Saved entries:
■ ■ ■ ■ ■ ■ ■
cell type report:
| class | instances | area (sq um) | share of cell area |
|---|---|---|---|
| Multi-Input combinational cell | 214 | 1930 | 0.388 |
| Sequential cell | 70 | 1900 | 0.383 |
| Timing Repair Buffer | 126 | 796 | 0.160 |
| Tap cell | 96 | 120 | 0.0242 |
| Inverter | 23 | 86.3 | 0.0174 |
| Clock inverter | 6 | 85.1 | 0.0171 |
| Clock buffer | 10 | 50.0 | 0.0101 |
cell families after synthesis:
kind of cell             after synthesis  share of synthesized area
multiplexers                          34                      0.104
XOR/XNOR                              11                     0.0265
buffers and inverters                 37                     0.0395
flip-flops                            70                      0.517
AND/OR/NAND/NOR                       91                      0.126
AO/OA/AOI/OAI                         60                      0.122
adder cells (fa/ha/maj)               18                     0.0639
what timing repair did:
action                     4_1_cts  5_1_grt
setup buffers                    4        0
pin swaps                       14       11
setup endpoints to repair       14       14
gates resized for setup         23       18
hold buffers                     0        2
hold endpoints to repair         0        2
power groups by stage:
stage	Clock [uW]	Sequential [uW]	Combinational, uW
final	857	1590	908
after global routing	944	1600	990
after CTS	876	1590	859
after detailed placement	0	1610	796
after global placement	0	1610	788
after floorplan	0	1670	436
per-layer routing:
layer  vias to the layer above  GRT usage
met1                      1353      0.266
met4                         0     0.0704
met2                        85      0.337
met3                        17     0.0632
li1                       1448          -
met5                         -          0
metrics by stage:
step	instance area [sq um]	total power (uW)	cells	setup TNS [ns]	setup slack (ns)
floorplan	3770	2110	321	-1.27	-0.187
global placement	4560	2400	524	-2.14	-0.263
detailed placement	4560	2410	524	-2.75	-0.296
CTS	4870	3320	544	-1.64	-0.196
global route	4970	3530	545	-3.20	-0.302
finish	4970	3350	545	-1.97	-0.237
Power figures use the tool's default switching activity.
## src/hw/rtl/ordered_array_list_engine_macros.svh

```systemverilog
// Assertion macros for the ordered array list engine RTL.
// Depends on nothing; included by the top level, which carries the assertions.
`ifndef ORDERED_ARRAY_LIST_ENGINE_MACROS_SVH
`define ORDERED_ARRAY_LIST_ENGINE_MACROS_SVH

`ifndef NO_ASSERTIONS

// A property that must hold at every clock edge outside reset.
`define OALE_ASSERT(lbl, clk, rst, prop, msg) \
   lbl: assert property (@(posedge clk) disable iff (rst) (prop)) \
      else $error(msg);

// A condition in one cycle that requires an outcome in the next cycle.
`define OALE_ASSERT_NEXT(lbl, clk, rst, cond, outcome) \
   lbl: assert property (@(posedge clk) disable iff (rst) (cond) |=> (outcome)) \
      else $error("next-cycle check failed");

`else

`define OALE_ASSERT(lbl, clk, rst, prop, msg)

`define OALE_ASSERT_NEXT(lbl, clk, rst, cond, outcome)

`endif

`endif

```

## src/hw/rtl/oale_pkg.sv

```systemverilog
// Package for the ordered array list engine: opcodes, status codes,
// default sizes and the control struct that drives the cell row. No dependencies.
package oale_pkg;

   // Default sizes, handed to the top level parameters.
   localparam int DEPTH_DEF       = 64;
   localparam int VALUE_WIDTH_DEF = 32;

   localparam int OPCODE_W = 4;
   localparam int STATUS_W = 3;

   // Request opcodes.
   localparam logic [OPCODE_W-1:0] OP_INS_AT    = 4'd0;
   localparam logic [OPCODE_W-1:0] OP_INS_FRONT = 4'd1;
   localparam logic [OPCODE_W-1:0] OP_INS_BACK  = 4'd2;
   localparam logic [OPCODE_W-1:0] OP_REM_AT    = 4'd3;
   localparam logic [OPCODE_W-1:0] OP_REM_FRONT = 4'd4;
   localparam logic [OPCODE_W-1:0] OP_REM_BACK  = 4'd5;
   localparam logic [OPCODE_W-1:0] OP_REM_VALUE = 4'd6;
   localparam logic [OPCODE_W-1:0] OP_FIND      = 4'd7;
   localparam logic [OPCODE_W-1:0] OP_READ      = 4'd8;
   localparam logic [OPCODE_W-1:0] OP_MAX       = 4'd9;
   localparam logic [OPCODE_W-1:0] OP_MIN       = 4'd10;

   // Response status codes.
   localparam logic [STATUS_W-1:0] ST_OK        = 3'd0;
   localparam logic [STATUS_W-1:0] ST_FULL      = 3'd1;
   localparam logic [STATUS_W-1:0] ST_BADPOS    = 3'd2;
   localparam logic [STATUS_W-1:0] ST_NOTFOUND  = 3'd3;
   localparam logic [STATUS_W-1:0] ST_EMPTY     = 3'd4;

   // Commands broadcast to every cell of the row; at most one is set.
   typedef struct packed {
      logic rotate;      // every cell takes its right neighbor, the last takes the first
      logic shift_up;    // cells above the position take their left neighbor, the cell at it takes the new value
      logic shift_down;  // cells at and above the position take their right neighbor
   } cell_ctrl_type;

endpackage

```

## src/hw/rtl/oale_if.sv

```systemverilog
// Valid/ready channel interfaces for the request and response transactions.
// Depends on oale_pkg for opcode and status widths and default sizes.
interface oale_req_if
   import oale_pkg::*;
#(
   parameter int POS_W   = $clog2(DEPTH_DEF + 1),
   parameter int VALUE_W = VALUE_WIDTH_DEF
) ();
   logic                      valid;
   logic                      ready;
   logic [OPCODE_W-1:0]       opcode;
   logic signed [VALUE_W-1:0] item_value;
   logic [POS_W-1:0]          position;

   modport source (output valid, output opcode, output item_value, output position,
                   input ready);
   modport sink   (input valid, input opcode, input item_value, input position,
                   output ready);
endinterface

interface oale_rsp_if
   import oale_pkg::*;
#(
   parameter int POS_W   = $clog2(DEPTH_DEF + 1),
   parameter int IDX_W   = $clog2(DEPTH_DEF),
   parameter int VALUE_W = VALUE_WIDTH_DEF
) ();
   logic                      valid;
   logic                      ready;
   logic [STATUS_W-1:0]       status;
   logic signed [VALUE_W-1:0] result_value;
   logic [IDX_W-1:0]          found_position;
   logic [POS_W-1:0]          entry_count;

   modport source (output valid, output status, output result_value,
                   output found_position, output entry_count, input ready);
   modport sink   (input valid, input status, input result_value,
                   input found_position, input entry_count, output ready);
endinterface

```

## src/hw/rtl/oale_cell.sv

```systemverilog
// One storage cell of the list row: holds a single entry and moves it
// to or from its neighbors on command. Depends on oale_pkg.
module oale_cell
   import oale_pkg::*;
#(
   parameter int VW  = VALUE_WIDTH_DEF,
   parameter int CW  = $clog2(DEPTH_DEF + 1),
   parameter int IDX = 0
) (
   input  logic          clock,
   input  cell_ctrl_type ctrl,
   input  logic [CW-1:0] pos,
   input  logic [VW-1:0] new_value,
   input  logic [VW-1:0] left_value,
   input  logic [VW-1:0] right_value,
   output logic [VW-1:0] value_out
);

   localparam logic [CW-1:0] MY_INDEX = CW'(IDX);

   logic [VW-1:0] value_ff;
   logic [VW-1:0] value_in;

   // Pick the next entry from the broadcast command and this cell's place.
   always_comb begin
      value_in = value_ff;
      if (ctrl.rotate) begin
         value_in = right_value;
      end else if (ctrl.shift_up) begin
         if (MY_INDEX > pos) begin
            value_in = left_value;
         end else if (MY_INDEX == pos) begin
            value_in = new_value;
         end
      end else if (ctrl.shift_down) begin
         if (MY_INDEX >= pos) begin
            value_in = right_value;
         end
      end
   end

   // Entry storage; its content is undefined until written.
   always_ff @(posedge clock) begin
      value_ff <= value_in;
   end

   assign value_out = value_ff;

endmodule

```

## src/hw/rtl/oale_chain.sv

```systemverilog
// Row of list cells linked to their neighbors, with the last cell wrapping
// to the first so the row can rotate past the head. Depends on oale_pkg, oale_cell.
module oale_chain
   import oale_pkg::*;
#(
   parameter int DEPTH = DEPTH_DEF,
   parameter int VW    = VALUE_WIDTH_DEF,
   parameter int CW    = $clog2(DEPTH_DEF + 1)
) (
   input  logic          clock,
   input  cell_ctrl_type ctrl,
   input  logic [CW-1:0] pos,
   input  logic [VW-1:0] new_value,
   output logic [VW-1:0] head_value
);

   logic [VW-1:0] cell_q [DEPTH];

   // Cell i sees cell i-1 on its left and cell i+1 on its right; cell 0 sees the new value on its left.
   for (genvar i = 0; i < DEPTH; i++) begin : g_cell
      logic [VW-1:0] left_v;
      logic [VW-1:0] right_v;

      if (i == 0) begin : g_first
         assign left_v = new_value;
      end else begin : g_inner_left
         assign left_v = cell_q[i-1];
      end

      if (i == DEPTH - 1) begin : g_last
         assign right_v = cell_q[0];
      end else begin : g_inner_right
         assign right_v = cell_q[i+1];
      end

      oale_cell #(
         .VW  (VW),
         .CW  (CW),
         .IDX (i)
      ) u_cell (
         .clock       (clock),
         .ctrl        (ctrl),
         .pos         (pos),
         .new_value   (new_value),
         .left_value  (left_v),
         .right_value (right_v),
         .value_out   (cell_q[i])
      );
   end

   assign head_value = cell_q[0];

endmodule

```

## src/hw/rtl/ordered_array_list_engine.sv

```systemverilog
// Ordered array list engine: a bounded list of signed values kept in a row of cells, one
// response transaction per request transaction. Inserts, unknown opcodes and requests rejected
// from the count alone answer in the cycle after acceptance: the row shifts in parallel at the
// accepting edge. Remove, find, read, max and min pass through a scan state, where the row
// rotates so that every entry passes the head cell once and the compare logic sees it, then an
// apply state that applies the removal shift and loads the response. One request is in work at
// a time. No clearing pass is needed after reset; only state, count and response valid are cleared.
//
// Top level. Depends on oale_pkg, oale_if, oale_chain and the assertion macro header.
`include "ordered_array_list_engine_macros.svh"

module ordered_array_list_engine
   import oale_pkg::*;
#(
   parameter int DEPTH       = DEPTH_DEF,
   parameter int VALUE_WIDTH = VALUE_WIDTH_DEF
) (
   input logic      clock,
   input logic      reset,
   oale_req_if.sink   req,
   oale_rsp_if.source rsp
);

   localparam int CW = $clog2(DEPTH + 1);
   localparam int IW = $clog2(DEPTH);
   localparam int VW = VALUE_WIDTH;

   localparam logic [CW-1:0] DEPTH_CNT = CW'(DEPTH);
   localparam logic [IW-1:0] K_LAST    = IW'(DEPTH - 1);

   // Controller states.
   localparam logic [1:0] S_IDLE  = 2'd0;
   localparam logic [1:0] S_SCAN  = 2'd1;
   localparam logic [1:0] S_APPLY = 2'd2;

   logic [1:0]          state_ff,  state_in;
   logic [CW-1:0]       count_ff,  count_in;
   logic [IW-1:0]       k_ff,      k_in;
   logic [OPCODE_W-1:0] op_ff,     op_in;
   logic [VW-1:0]       val_ff,    val_in;
   logic [CW-1:0]       tpos_ff,   tpos_in;
   logic                hit_ff,    hit_in;
   logic [VW-1:0]       res_ff,    res_in;
   logic [IW-1:0]       where_ff,  where_in;

   logic                rsp_valid_ff,  rsp_valid_in;
   logic [STATUS_W-1:0] rsp_status_ff, rsp_status_in;
   logic [VW-1:0]       rsp_value_ff,  rsp_value_in;
   logic [IW-1:0]       rsp_fpos_ff,   rsp_fpos_in;
   logic [CW-1:0]       rsp_count_ff,  rsp_count_in;
   logic                rsp_load;

   cell_ctrl_type ctrl;
   logic [CW-1:0] chain_pos;
   logic [VW-1:0] chain_value;
   logic [VW-1:0] head_value;

   logic          accept;
   logic          in_range;
   logic [CW-1:0] ins_pos;

   assign req.ready = (state_ff == S_IDLE) && (!rsp_valid_ff || rsp.ready);
   assign accept    = req.valid && req.ready;
   assign in_range  = CW'(k_ff) < count_ff;

   // Insert position for the three insert opcodes.
   always_comb begin
      unique case (req.opcode)
         OP_INS_FRONT: ins_pos = '0;
         OP_INS_BACK:  ins_pos = count_ff;
         default:      ins_pos = req.position;
      endcase
   end

   // Sequencing, the cell row commands and the response contents.
   always_comb begin
      state_in      = state_ff;
      count_in      = count_ff;
      k_in          = k_ff;
      op_in         = op_ff;
      val_in        = val_ff;
      tpos_in       = tpos_ff;
      hit_in        = hit_ff;
      res_in        = res_ff;
      where_in      = where_ff;
      ctrl          = '0;
      chain_pos     = ins_pos;
      chain_value   = req.item_value;
      rsp_load      = 1'b0;
      rsp_status_in = ST_OK;
      rsp_value_in  = '0;
      rsp_fpos_in   = '0;

      unique case (state_ff)
         S_IDLE: begin
            if (accept) begin
               op_in   = req.opcode;
               val_in  = req.item_value;
               tpos_in = req.position;
               hit_in  = 1'b0;
               k_in    = '0;
               unique case (req.opcode)
                  OP_INS_AT, OP_INS_FRONT, OP_INS_BACK: begin
                     rsp_load = 1'b1;
                     if (count_ff == DEPTH_CNT) begin
                        rsp_status_in = ST_FULL;
                     end else if (ins_pos > count_ff) begin
                        rsp_status_in = ST_BADPOS;
                     end else begin
                        ctrl.shift_up = 1'b1;
                        count_in      = count_ff + 1'b1;
                     end
                  end
                  OP_REM_AT, OP_READ: begin
                     if (req.position >= count_ff) begin
                        rsp_load      = 1'b1;
                        rsp_status_in = ST_BADPOS;
                     end else begin
                        state_in = S_SCAN;
                     end
                  end
                  OP_REM_FRONT, OP_REM_BACK, OP_MAX, OP_MIN: begin
                     if (count_ff == '0) begin
                        rsp_load      = 1'b1;
                        rsp_status_in = ST_EMPTY;
                     end else begin
                        state_in = S_SCAN;
                        if (req.opcode == OP_REM_FRONT) begin
                           tpos_in = '0;
                        end else begin
                           tpos_in = count_ff - 1'b1;
                        end
                     end
                  end
                  OP_REM_VALUE, OP_FIND: begin
                     state_in = S_SCAN;
                  end
                  default: begin
                     rsp_load = 1'b1;
                  end
               endcase
            end
         end

         S_SCAN: begin
            // The head cell holds entry k during this cycle.
            ctrl.rotate = 1'b1;
            k_in        = k_ff + 1'b1;
            if (in_range) begin
               unique case (op_ff)
                  OP_REM_VALUE, OP_FIND: begin
                     if (!hit_ff && head_value == val_ff) begin
                        hit_in   = 1'b1;
                        where_in = k_ff;
                        res_in   = head_value;
                     end
                  end
                  OP_MAX: begin
                     if (k_ff == '0 || $signed(head_value) > $signed(res_ff)) begin
                        res_in = head_value;
                     end
                  end
                  OP_MIN: begin
                     if (k_ff == '0 || $signed(head_value) < $signed(res_ff)) begin
                        res_in = head_value;
                     end
                  end
                  default: begin
                     if (CW'(k_ff) == tpos_ff) begin
                        res_in = head_value;
                     end
                  end
               endcase
            end
            if (k_ff == K_LAST) begin
               state_in = S_APPLY;
            end
         end

         S_APPLY: begin
            rsp_load = 1'b1;
            state_in = S_IDLE;
            unique case (op_ff)
               OP_REM_AT, OP_REM_FRONT, OP_REM_BACK: begin
                  ctrl.shift_down = 1'b1;
                  chain_pos       = tpos_ff;
                  count_in        = count_ff - 1'b1;
                  rsp_value_in    = res_ff;
               end
               OP_REM_VALUE: begin
                  if (hit_ff) begin
                     ctrl.shift_down = 1'b1;
                     chain_pos       = CW'(where_ff);
                     count_in        = count_ff - 1'b1;
                     rsp_value_in    = res_ff;
                  end else begin
                     rsp_status_in = ST_NOTFOUND;
                  end
               end
               OP_FIND: begin
                  if (hit_ff) begin
                     rsp_fpos_in = where_ff;
                  end else begin
                     rsp_status_in = ST_NOTFOUND;
                  end
               end
               default: begin
                  rsp_value_in = res_ff;
               end
            endcase
         end

         default: begin
            state_in = S_IDLE;
         end
      endcase

      rsp_count_in = count_in;
   end

   // The response register holds one transaction until the sink takes it.
   always_comb begin
      rsp_valid_in = rsp_valid_ff;
      if (rsp_load) begin
         rsp_valid_in = 1'b1;
      end else if (rsp.ready) begin
         rsp_valid_in = 1'b0;
      end
   end

   // Control state.
   always_ff @(posedge clock) begin
      if (reset) begin
         state_ff     <= S_IDLE;
         count_ff     <= '0;
         rsp_valid_ff <= 1'b0;
      end else begin
         state_ff     <= state_in;
         count_ff     <= count_in;
         rsp_valid_ff <= rsp_valid_in;
      end
   end

   // Request fields and scan results.
   always_ff @(posedge clock) begin
      k_ff     <= k_in;
      op_ff    <= op_in;
      val_ff   <= val_in;
      tpos_ff  <= tpos_in;
      hit_ff   <= hit_in;
      res_ff   <= res_in;
      where_ff <= where_in;
   end

   // Response payload.
   always_ff @(posedge clock) begin
      if (rsp_load) begin
         rsp_status_ff <= rsp_status_in;
         rsp_value_ff  <= rsp_value_in;
         rsp_fpos_ff   <= rsp_fpos_in;
         rsp_count_ff  <= rsp_count_in;
      end
   end

   assign rsp.valid          = rsp_valid_ff;
   assign rsp.status         = rsp_status_ff;
   assign rsp.result_value   = rsp_value_ff;
   assign rsp.found_position = rsp_fpos_ff;
   assign rsp.entry_count    = rsp_count_ff;

   // Cell row that holds the entries.
   oale_chain #(
      .DEPTH (DEPTH),
      .VW    (VW),
      .CW    (CW)
   ) u_chain (
      .clock      (clock),
      .ctrl       (ctrl),
      .pos        (chain_pos),
      .new_value  (chain_value),
      .head_value (head_value)
   );

   // Assertions.
   `OALE_ASSERT(a_count_bound, clock, reset, count_ff <= DEPTH_CNT, "count above depth")
   `OALE_ASSERT(a_count_with_rsp, clock, reset, (count_in != count_ff) |-> rsp_load, "count moved without a response")
   `OALE_ASSERT(a_rsp_no_overwrite, clock, reset, rsp_load |-> (!rsp_valid_ff || rsp.ready), "pending response overwritten")
   `OALE_ASSERT_NEXT(a_scan_step, clock, reset, (state_ff == S_SCAN) && (k_ff != K_LAST), (state_ff == S_SCAN) && (k_ff == $past(k_ff) + 1'b1))
   `OALE_ASSERT_NEXT(a_scan_end, clock, reset, (state_ff == S_SCAN) && (k_ff == K_LAST), state_ff == S_APPLY)

endmodule

```

## src/flat_wrapper.sv

```systemverilog
// flat-port wrapper written by rule: the top's interface ports become plain ports
module ordered_array_list_engine_flat import oale_pkg::*;
#(
   parameter int DEPTH       = DEPTH_DEF,
   parameter int VALUE_WIDTH = VALUE_WIDTH_DEF
)
  (clock, reset, req_valid, req_opcode, req_item_value, req_position, req_ready, rsp_valid, rsp_status, rsp_result_value, rsp_found_position, rsp_entry_count, rsp_ready);
  oale_req_if req_i ();
  oale_rsp_if rsp_i ();
  input logic clock;
  input logic reset;
  input wire logic [$bits(req_i.valid)-1:0] req_valid;
  input wire logic [$bits(req_i.opcode)-1:0] req_opcode;
  input wire logic [$bits(req_i.item_value)-1:0] req_item_value;
  input wire logic [$bits(req_i.position)-1:0] req_position;
  output wire logic [$bits(req_i.ready)-1:0] req_ready;
  output wire logic [$bits(rsp_i.valid)-1:0] rsp_valid;
  output wire logic [$bits(rsp_i.status)-1:0] rsp_status;
  output wire logic [$bits(rsp_i.result_value)-1:0] rsp_result_value;
  output wire logic [$bits(rsp_i.found_position)-1:0] rsp_found_position;
  output wire logic [$bits(rsp_i.entry_count)-1:0] rsp_entry_count;
  input wire logic [$bits(rsp_i.ready)-1:0] rsp_ready;
  assign req_i.valid = req_valid;
  assign req_i.opcode = req_opcode;
  assign req_i.item_value = req_item_value;
  assign req_i.position = req_position;
  assign req_ready = req_i.ready;
  assign rsp_valid = rsp_i.valid;
  assign rsp_status = rsp_i.status;
  assign rsp_result_value = rsp_i.result_value;
  assign rsp_found_position = rsp_i.found_position;
  assign rsp_entry_count = rsp_i.entry_count;
  assign rsp_i.ready = rsp_ready;
  ordered_array_list_engine #(.DEPTH(DEPTH), .VALUE_WIDTH(VALUE_WIDTH)) u_core (.clock(clock), .reset(reset), .req(req_i), .rsp(rsp_i));
endmodule
```

## config.mk

```make
export PLATFORM = sky130hd
export DESIGN_NAME = ordered_array_list_engine_flat
export DESIGN_NICKNAME = d
export VERILOG_FILES = /design/src/hw/rtl/oale_pkg.sv /design/src/hw/rtl/oale_if.sv /design/src/hw/rtl/oale_cell.sv /design/src/hw/rtl/oale_chain.sv /design/src/hw/rtl/ordered_array_list_engine.sv /design/src/flat_wrapper.sv
export VERILOG_INCLUDE_DIRS = /design/src /design/src/hw/rtl
export SDC_FILE = /design/constraint.sdc
export NUM_CORES = 2
export LEC_CHECK = 0
export BUFFER_PORTS_ARGS = -buffer_cell sky130_fd_sc_hd__buf_2
export CORE_MARGIN = 3
export CORE_UTILIZATION = 30
export DETAILED_ROUTE_END_ITERATION = 6
export HOLD_SLACK_MARGIN = 0.03
export PLACE_DENSITY = 0.43
export SYNTH_ARGS = -nofsm -noshare
export SYNTH_HDL_FRONTEND = slang
export SYNTH_SLANG_ARGS = --single-unit
```

## constraint.sdc

```tcl
create_clock -name clock -period 9 [get_ports clock]
set_input_delay 1.8 -clock clock [delete_from_list [all_inputs] [get_ports clock]]
set_output_delay 1.8 -clock clock [all_outputs]
set_load 0.02 [all_outputs]
```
■ ■ ■ ■ ■ ■ ■
- _TASK DESCRIPTION_
Please report every line in the entries above that holds the string "single".

- _SOLUTION_
// One storage cell of the list row: holds a single entry and moves it
export SYNTH_SLANG_ARGS = --single-unit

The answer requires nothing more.